Toute cette longue mise en place confine au génie lorsque l’action se met en place avec une Sarah seule dans la maison. Richard Fleischer fait naître la tension de l’évitement plus que de la confrontation, le handicap de l’héroïne la protégeant de l’horreur tout en l’y exposant. Toute les vas et vient ordinaire de Sarah dans la maison sont auréolé de l’horreur que l’on sait s’y être déroulée et que la mise en scène révèle par fragment. Du verre brisé dans une cuisine qu’elle manque de piétiner, un cadavre entraperçu dans l’entrebâillement d’une porte voir l’avoisinant dans sa chambre, Sarah cohabite avec la mort sans le savoir. Ce moment est plus inquiétant que les rares et brefs face à face avec le tueur et c’est de la perte de repère de l’héroïne paniquée avec son environnement que naît le vrai chaos. Les cadrages précis et élégant cèdent à une mise en scène heurtée où chaque élément familier devient soudainement un obstacle contre lequel cogne Sarah dans sa fuite (un meuble, le verre brisé, la porte de la cave innocemment présentée auparavant). 

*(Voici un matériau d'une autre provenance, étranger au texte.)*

--- src/rtl/sha_block_ctrl_if.sv ---
// Handshake and control bundle between the SHA-256 block sequencer and its neighbours.
// master = upstream/testbench side, slave = the sequencer itself.
interface sha_block_ctrl_if #(
  parameter int MAX_BLOCKS = 8,
  parameter int ROUNDS     = 64
);
  localparam int BLK_W = $clog2(MAX_BLOCKS + 1);
  localparam int RND_W = $clog2(ROUNDS);

  logic             start;
  logic [BLK_W-1:0] num_blocks;
  logic             abort;
  logic             blk_valid;
  logic             blk_ready;
  logic             init_hash;
  logic             load_w;
  logic             round_en;
  logic [RND_W-1:0] round_idx;
  logic             update_hash;
  logic             busy;
  logic             done;
  logic             hash_valid;

  modport master (
    output start, num_blocks, abort, blk_valid,
    input  blk_ready, init_hash, load_w, round_en, round_idx,
           update_hash, busy, done, hash_valid
  );

  modport slave (
    input  start, num_blocks, abort, blk_valid,
    output blk_ready, init_hash, load_w, round_en, round_idx,
           update_hash, busy, done, hash_valid
  );
endinterface

--- src/rtl/sha_block_ctrl.sv ---
// SHA-256 compression sequencer: initial hash load, block handshake, round stepping,
// per-block hash update and completion signalling for multi-block messages.
module sha_block_ctrl #(
  parameter int MAX_BLOCKS = 8,
  parameter int ROUNDS     = 64
) (
  input  logic              clk,
  input  logic              rst,
  sha_block_ctrl_if.slave   bus
);
  localparam int BLK_W = $clog2(MAX_BLOCKS + 1);
  localparam int RND_W = $clog2(ROUNDS);

  typedef enum logic [2:0] {
    IDLE,
    INIT,
    WAIT_BLK,
    ROUND,
    UPDATE,
    FINISH
  } state_t;

  state_t           state_q, state_d;
  logic [BLK_W-1:0] blk_cnt_q, blk_cnt_d;
  logic [BLK_W-1:0] nblk_q, nblk_d;
  logic [RND_W-1:0] round_idx_q, round_idx_d;
  logic             hash_valid_q, hash_valid_d;
  logic             start_ok;

  // Zero-length and oversized messages are dropped silently.
  assign start_ok = bus.start && (bus.num_blocks != '0) &&
                    (bus.num_blocks <= BLK_W'(MAX_BLOCKS));

  always_comb begin
    state_d      = state_q;
    blk_cnt_d    = blk_cnt_q;
    nblk_d       = nblk_q;
    round_idx_d  = '0;
    hash_valid_d = hash_valid_q;
    if (bus.abort) begin
      state_d      = IDLE;
      hash_valid_d = 1'b0;
    end else begin
      case (state_q)
        IDLE: begin
          if (start_ok) begin
            state_d      = INIT;
            nblk_d       = bus.num_blocks;
            hash_valid_d = 1'b0;
          end
        end
        INIT: begin
          blk_cnt_d = '0;
          state_d   = WAIT_BLK;
        end
        WAIT_BLK: begin
          if (bus.blk_valid) state_d = ROUND;
        end
        ROUND: begin
          if (round_idx_q == RND_W'(ROUNDS - 1)) state_d = UPDATE;
          else round_idx_d = round_idx_q + 1'b1;
        end
        UPDATE: begin
          blk_cnt_d = blk_cnt_q + 1'b1;
          state_d   = (blk_cnt_q == nblk_q - 1'b1) ? FINISH : WAIT_BLK;
        end
        FINISH: begin
          hash_valid_d = 1'b1;
          state_d      = IDLE;
        end
        default: state_d = IDLE;
      endcase
    end
  end

  always_ff @(posedge clk) begin
    if (rst) begin
      state_q      <= IDLE;
      blk_cnt_q    <= '0;
      nblk_q       <= '0;
      round_idx_q  <= '0;
      hash_valid_q <= 1'b0;
    end else begin
      state_q      <= state_d;
      blk_cnt_q    <= blk_cnt_d;
      nblk_q       <= nblk_d;
      round_idx_q  <= round_idx_d;
      hash_valid_q <= hash_valid_d;
    end
  end

  // Side-effecting strobes are suppressed in a cycle that carries abort.
  assign bus.blk_ready   = (state_q == WAIT_BLK);
  assign bus.load_w      = (state_q == WAIT_BLK) && bus.blk_valid && !bus.abort;
  assign bus.init_hash   = (state_q == INIT);
  assign bus.round_en    = (state_q == ROUND);
  assign bus.round_idx   = round_idx_q;
  assign bus.update_hash = (state_q == UPDATE) && !bus.abort;
  assign bus.busy        = (state_q != IDLE);
  assign bus.done        = (state_q == FINISH) && !bus.abort;
  assign bus.hash_valid  = hash_valid_q;
endmodule

--- src/flat_wrapper.sv ---
// flat-port wrapper written by rule: the top's interface ports become plain ports
module sha_block_ctrl_flat 
#(
  parameter int MAX_BLOCKS = 8,
  parameter int ROUNDS     = 64
)
  (clk, rst, bus_start, bus_num_blocks, bus_abort, bus_blk_valid, bus_blk_ready, bus_init_hash, bus_load_w, bus_round_en, bus_round_idx, bus_update_hash, bus_busy, bus_done, bus_hash_valid);
  sha_block_ctrl_if #(.MAX_BLOCKS(MAX_BLOCKS), .ROUNDS(ROUNDS)) bus_i ();
  input  logic clk;
  input  logic rst;
  input wire logic [$bits(bus_i.start)-1:0] bus_start;
  input wire logic [$bits(bus_i.num_blocks)-1:0] bus_num_blocks;
  input wire logic [$bits(bus_i.abort)-1:0] bus_abort;
  input wire logic [$bits(bus_i.blk_valid)-1:0] bus_blk_valid;
  output wire logic [$bits(bus_i.blk_ready)-1:0] bus_blk_ready;
  output wire logic [$bits(bus_i.init_hash)-1:0] bus_init_hash;
  output wire logic [$bits(bus_i.load_w)-1:0] bus_load_w;
  output wire logic [$bits(bus_i.round_en)-1:0] bus_round_en;
  output wire logic [$bits(bus_i.round_idx)-1:0] bus_round_idx;
  output wire logic [$bits(bus_i.update_hash)-1:0] bus_update_hash;
  output wire logic [$bits(bus_i.busy)-1:0] bus_busy;
  output wire logic [$bits(bus_i.done)-1:0] bus_done;
  output wire logic [$bits(bus_i.hash_valid)-1:0] bus_hash_valid;
  assign bus_i.start = bus_start;
  assign bus_i.num_blocks = bus_num_blocks;
  assign bus_i.abort = bus_abort;
  assign bus_i.blk_valid = bus_blk_valid;
  assign bus_blk_ready = bus_i.blk_ready;
  assign bus_init_hash = bus_i.init_hash;
  assign bus_load_w = bus_i.load_w;
  assign bus_round_en = bus_i.round_en;
  assign bus_round_idx = bus_i.round_idx;
  assign bus_update_hash = bus_i.update_hash;
  assign bus_busy = bus_i.busy;
  assign bus_done = bus_i.done;
  assign bus_hash_valid = bus_i.hash_valid;
  sha_block_ctrl #(.MAX_BLOCKS(MAX_BLOCKS), .ROUNDS(ROUNDS)) u_core (.clk(clk), .rst(rst), .bus(bus_i));
endmodule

Richard Fleischer ne fait qu’étendre à plus grande échelle ce parti pris par la suite. Toutes les embûches physiques (cette branche stoppant brutalement sa fuite en campagne) ou personnifiées (le camp de gitans) observé de manière anodines deviennent également des entraves à la survie de Sarah. Mia Farrow arbore encore son aura de proie du mal de Rosemary’s Baby (1968) et donne grandement de sa personne pour une empathie maximale. Le film est grandement novateur par son sens du macabre et anticipe les extravagances du giallo tandis que la figure du mal invisible et brutale (déjà annoncée dans Assassin sans visage) annonce le slasher – notamment une brutale confrontation finale. Un thriller brillant qui tint en haleine jusqu’à la dernière minute.